[Task requirements]
Restate the data that follows exactly as it stands, beginning with the first line and ending with the line that contains "export CORE_UTILIZATION = 61".

Collected data
------

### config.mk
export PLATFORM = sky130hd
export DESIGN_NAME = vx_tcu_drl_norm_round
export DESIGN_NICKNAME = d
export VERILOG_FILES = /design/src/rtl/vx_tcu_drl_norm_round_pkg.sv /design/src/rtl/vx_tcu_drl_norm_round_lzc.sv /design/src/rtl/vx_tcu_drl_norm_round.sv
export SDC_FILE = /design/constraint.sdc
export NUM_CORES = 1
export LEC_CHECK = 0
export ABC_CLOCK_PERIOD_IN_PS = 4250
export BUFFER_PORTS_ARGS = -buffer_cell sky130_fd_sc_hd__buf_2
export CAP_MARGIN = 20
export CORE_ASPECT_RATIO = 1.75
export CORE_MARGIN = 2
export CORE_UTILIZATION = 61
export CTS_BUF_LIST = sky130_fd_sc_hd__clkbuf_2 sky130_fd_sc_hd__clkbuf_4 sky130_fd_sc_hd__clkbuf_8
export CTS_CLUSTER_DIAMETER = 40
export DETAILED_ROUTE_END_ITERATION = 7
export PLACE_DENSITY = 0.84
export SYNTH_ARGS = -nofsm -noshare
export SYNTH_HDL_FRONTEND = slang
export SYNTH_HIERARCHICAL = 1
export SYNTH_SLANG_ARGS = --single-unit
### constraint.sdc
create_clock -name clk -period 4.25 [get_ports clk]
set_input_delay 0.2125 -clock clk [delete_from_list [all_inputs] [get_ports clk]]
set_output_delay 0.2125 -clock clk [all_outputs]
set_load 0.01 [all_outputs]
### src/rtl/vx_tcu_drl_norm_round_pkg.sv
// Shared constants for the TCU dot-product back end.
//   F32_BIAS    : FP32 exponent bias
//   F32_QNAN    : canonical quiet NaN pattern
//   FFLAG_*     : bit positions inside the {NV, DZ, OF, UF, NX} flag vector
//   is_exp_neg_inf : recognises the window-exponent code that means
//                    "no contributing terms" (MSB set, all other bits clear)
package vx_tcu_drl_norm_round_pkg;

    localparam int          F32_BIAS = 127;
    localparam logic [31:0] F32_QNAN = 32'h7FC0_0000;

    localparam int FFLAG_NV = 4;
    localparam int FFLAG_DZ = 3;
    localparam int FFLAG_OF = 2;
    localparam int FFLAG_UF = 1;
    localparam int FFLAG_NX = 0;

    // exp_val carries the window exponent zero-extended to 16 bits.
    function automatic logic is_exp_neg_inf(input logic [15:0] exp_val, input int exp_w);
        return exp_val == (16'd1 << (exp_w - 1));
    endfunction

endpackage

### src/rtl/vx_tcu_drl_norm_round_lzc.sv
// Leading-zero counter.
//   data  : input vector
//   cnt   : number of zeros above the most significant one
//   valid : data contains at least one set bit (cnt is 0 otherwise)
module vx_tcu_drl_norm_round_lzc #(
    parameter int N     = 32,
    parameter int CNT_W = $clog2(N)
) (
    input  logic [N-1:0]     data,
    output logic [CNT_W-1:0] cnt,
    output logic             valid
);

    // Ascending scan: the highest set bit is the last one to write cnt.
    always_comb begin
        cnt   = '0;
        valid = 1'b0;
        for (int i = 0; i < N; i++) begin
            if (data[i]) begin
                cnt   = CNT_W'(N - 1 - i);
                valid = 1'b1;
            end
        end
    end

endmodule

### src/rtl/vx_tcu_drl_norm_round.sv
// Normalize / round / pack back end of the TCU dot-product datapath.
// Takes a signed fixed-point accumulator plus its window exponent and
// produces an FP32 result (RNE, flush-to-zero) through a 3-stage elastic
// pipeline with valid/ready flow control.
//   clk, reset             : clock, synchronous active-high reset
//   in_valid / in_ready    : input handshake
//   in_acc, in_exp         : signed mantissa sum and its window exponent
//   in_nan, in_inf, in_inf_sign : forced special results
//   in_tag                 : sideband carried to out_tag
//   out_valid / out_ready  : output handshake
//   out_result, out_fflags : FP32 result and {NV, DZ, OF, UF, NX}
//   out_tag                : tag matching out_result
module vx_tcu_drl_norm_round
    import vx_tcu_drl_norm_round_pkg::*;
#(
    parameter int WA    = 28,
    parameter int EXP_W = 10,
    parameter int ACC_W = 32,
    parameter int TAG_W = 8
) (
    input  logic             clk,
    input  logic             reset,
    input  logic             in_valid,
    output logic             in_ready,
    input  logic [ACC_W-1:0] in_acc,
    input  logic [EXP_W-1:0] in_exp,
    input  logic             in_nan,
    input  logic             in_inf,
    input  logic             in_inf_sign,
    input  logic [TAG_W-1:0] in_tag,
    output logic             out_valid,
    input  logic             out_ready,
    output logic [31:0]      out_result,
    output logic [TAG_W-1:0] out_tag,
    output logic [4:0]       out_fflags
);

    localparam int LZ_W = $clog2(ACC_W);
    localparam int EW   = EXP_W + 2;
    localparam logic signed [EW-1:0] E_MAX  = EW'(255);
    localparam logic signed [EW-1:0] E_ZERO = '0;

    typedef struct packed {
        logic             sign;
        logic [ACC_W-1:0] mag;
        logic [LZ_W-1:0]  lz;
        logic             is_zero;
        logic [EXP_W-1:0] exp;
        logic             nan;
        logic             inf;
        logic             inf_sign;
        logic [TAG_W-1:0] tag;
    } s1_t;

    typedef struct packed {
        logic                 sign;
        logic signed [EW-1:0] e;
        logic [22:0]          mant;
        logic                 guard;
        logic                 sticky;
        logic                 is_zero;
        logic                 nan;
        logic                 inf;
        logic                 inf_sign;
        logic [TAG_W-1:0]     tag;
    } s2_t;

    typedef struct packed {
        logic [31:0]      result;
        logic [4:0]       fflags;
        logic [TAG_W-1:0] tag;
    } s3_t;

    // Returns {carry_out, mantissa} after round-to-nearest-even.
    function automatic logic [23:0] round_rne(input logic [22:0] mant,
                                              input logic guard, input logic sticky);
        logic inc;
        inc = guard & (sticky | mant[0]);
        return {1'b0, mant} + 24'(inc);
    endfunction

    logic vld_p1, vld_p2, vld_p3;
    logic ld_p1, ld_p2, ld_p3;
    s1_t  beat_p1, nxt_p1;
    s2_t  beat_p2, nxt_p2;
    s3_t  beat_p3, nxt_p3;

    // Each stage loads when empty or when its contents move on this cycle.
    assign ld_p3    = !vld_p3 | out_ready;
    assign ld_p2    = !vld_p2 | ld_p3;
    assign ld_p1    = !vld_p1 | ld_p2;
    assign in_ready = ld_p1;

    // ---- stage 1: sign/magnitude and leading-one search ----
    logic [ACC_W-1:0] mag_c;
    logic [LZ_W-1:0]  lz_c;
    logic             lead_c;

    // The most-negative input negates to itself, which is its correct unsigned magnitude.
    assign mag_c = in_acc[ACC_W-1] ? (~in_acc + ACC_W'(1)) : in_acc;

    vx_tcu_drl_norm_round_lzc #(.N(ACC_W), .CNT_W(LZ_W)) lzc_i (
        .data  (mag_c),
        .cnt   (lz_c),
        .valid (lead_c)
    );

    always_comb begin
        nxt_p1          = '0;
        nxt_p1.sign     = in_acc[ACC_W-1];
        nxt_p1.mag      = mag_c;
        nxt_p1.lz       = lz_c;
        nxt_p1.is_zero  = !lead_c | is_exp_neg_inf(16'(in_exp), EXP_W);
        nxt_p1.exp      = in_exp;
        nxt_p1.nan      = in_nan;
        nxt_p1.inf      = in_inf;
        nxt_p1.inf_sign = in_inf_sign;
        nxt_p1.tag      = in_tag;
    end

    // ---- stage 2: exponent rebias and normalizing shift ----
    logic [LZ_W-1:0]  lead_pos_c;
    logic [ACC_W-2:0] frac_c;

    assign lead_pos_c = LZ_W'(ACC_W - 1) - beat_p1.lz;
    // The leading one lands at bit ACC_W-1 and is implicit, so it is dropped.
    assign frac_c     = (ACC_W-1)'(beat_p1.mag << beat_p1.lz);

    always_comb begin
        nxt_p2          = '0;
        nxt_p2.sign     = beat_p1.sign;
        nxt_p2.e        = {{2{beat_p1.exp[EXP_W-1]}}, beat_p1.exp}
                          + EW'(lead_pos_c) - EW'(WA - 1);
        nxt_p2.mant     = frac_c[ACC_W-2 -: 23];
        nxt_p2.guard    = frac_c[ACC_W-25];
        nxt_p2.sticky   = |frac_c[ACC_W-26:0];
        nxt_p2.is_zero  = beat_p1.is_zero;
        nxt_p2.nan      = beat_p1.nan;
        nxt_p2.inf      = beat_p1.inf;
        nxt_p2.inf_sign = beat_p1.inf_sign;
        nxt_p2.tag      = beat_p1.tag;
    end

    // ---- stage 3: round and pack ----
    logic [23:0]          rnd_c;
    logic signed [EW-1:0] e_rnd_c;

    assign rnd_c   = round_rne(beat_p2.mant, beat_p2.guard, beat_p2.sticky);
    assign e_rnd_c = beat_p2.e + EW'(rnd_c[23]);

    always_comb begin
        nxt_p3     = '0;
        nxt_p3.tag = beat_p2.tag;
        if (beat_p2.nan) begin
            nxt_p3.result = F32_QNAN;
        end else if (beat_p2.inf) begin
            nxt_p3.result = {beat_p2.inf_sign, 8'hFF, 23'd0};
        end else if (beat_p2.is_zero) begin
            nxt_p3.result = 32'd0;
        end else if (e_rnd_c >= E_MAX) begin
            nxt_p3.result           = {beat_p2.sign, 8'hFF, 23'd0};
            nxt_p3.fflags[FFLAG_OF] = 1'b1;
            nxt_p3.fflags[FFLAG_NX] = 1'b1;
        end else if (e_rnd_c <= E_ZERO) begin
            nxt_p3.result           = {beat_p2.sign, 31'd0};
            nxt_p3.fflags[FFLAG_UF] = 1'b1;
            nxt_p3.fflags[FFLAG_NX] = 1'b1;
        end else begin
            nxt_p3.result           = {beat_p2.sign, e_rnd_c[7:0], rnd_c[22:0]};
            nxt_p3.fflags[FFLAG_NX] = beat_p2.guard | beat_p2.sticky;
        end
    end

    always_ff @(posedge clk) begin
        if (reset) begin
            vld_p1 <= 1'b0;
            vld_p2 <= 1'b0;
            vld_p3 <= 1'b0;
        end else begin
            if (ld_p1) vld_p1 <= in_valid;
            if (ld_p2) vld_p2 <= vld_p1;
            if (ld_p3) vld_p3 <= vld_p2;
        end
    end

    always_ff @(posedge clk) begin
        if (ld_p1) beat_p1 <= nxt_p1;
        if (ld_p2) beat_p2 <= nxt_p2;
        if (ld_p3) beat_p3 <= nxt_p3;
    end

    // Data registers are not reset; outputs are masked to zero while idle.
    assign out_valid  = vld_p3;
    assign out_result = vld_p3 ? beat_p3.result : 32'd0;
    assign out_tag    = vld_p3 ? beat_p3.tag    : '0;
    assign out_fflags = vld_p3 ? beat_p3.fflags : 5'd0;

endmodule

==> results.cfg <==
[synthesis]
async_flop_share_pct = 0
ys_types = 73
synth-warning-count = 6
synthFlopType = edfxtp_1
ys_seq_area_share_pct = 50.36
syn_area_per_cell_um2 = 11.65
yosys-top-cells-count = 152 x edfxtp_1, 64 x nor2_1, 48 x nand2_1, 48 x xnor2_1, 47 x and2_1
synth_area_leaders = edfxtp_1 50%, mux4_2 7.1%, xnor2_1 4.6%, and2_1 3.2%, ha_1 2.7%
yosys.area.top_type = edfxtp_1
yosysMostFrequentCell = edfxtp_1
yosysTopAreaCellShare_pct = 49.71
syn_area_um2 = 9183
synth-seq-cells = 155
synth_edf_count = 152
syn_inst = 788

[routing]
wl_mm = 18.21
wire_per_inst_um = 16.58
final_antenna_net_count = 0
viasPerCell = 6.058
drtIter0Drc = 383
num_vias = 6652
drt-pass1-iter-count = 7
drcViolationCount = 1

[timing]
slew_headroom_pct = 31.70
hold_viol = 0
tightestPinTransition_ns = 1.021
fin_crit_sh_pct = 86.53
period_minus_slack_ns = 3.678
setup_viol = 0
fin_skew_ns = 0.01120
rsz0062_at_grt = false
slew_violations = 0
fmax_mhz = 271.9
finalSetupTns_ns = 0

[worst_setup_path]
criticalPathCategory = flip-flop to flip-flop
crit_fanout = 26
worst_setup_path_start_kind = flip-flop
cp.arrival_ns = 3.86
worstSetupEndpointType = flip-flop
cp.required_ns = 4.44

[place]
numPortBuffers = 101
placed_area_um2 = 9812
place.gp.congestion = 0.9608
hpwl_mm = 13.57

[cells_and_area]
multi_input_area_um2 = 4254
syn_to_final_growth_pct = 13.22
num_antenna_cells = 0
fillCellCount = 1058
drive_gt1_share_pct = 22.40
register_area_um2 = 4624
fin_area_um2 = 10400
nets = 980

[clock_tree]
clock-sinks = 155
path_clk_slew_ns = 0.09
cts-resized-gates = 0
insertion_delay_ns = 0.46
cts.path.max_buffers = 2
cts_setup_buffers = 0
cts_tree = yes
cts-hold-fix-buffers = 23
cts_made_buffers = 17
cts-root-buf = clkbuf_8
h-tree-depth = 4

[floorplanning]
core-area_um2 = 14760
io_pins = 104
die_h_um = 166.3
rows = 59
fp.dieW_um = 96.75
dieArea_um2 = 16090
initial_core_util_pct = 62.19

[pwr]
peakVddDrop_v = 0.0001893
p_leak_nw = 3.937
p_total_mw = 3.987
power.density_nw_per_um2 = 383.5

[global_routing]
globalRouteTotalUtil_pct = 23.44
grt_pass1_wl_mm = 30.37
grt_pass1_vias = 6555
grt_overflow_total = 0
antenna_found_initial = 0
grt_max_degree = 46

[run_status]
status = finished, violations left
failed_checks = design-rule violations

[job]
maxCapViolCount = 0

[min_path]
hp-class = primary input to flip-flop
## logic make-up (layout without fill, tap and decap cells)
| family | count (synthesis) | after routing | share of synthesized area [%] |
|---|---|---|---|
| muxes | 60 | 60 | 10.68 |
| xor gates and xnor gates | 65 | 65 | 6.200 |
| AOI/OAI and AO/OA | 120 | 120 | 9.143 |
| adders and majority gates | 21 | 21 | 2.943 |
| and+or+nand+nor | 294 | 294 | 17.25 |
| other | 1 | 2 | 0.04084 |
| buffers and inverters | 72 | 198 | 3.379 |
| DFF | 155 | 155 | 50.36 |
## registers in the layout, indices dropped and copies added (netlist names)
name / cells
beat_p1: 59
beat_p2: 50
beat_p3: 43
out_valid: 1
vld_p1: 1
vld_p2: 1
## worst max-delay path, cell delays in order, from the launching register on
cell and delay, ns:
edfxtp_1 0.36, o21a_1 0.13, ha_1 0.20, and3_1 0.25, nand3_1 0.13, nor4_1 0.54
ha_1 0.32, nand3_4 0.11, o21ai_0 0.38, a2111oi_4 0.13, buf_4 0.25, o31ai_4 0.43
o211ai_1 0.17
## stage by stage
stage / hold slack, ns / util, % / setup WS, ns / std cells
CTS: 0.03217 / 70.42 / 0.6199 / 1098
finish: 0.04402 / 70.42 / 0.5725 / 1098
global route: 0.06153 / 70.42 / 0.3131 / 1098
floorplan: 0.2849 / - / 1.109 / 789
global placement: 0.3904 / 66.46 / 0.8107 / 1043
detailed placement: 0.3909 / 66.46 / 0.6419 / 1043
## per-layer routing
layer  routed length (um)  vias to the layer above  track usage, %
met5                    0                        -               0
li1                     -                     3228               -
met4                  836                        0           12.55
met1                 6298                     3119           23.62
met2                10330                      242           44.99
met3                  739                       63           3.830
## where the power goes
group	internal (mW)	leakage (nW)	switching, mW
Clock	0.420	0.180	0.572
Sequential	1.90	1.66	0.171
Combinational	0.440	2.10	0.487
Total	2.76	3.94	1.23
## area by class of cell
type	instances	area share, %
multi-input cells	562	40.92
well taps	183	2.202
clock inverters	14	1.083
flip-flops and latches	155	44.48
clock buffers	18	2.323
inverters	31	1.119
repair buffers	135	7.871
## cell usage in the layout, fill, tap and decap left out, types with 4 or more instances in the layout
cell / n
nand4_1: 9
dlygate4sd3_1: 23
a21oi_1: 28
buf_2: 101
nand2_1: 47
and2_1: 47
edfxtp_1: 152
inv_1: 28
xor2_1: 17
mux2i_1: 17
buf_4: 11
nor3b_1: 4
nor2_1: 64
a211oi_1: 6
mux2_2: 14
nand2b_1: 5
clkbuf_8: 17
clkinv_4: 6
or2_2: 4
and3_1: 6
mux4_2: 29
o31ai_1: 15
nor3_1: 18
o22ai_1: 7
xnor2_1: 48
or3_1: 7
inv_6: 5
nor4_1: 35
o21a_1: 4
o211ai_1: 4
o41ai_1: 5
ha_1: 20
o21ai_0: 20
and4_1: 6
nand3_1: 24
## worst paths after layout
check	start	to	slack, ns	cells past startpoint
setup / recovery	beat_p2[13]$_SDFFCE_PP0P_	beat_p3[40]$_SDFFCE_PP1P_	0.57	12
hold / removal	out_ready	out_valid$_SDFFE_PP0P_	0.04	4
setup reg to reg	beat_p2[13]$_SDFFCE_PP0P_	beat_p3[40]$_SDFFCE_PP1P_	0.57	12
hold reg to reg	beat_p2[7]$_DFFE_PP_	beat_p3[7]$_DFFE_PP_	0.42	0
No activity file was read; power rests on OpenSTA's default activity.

------

[Solved exercise]
### config.mk
export PLATFORM = sky130hd
export DESIGN_NAME = vx_tcu_drl_norm_round
export DESIGN_NICKNAME = d
export VERILOG_FILES = /design/src/rtl/vx_tcu_drl_norm_round_pkg.sv /design/src/rtl/vx_tcu_drl_norm_round_lzc.sv /design/src/rtl/vx_tcu_drl_norm_round.sv
export SDC_FILE = /design/constraint.sdc
export NUM_CORES = 1
export LEC_CHECK = 0
export ABC_CLOCK_PERIOD_IN_PS = 4250
export BUFFER_PORTS_ARGS = -buffer_cell sky130_fd_sc_hd__buf_2
export CAP_MARGIN = 20
export CORE_ASPECT_RATIO = 1.75
export CORE_MARGIN = 2
export CORE_UTILIZATION = 61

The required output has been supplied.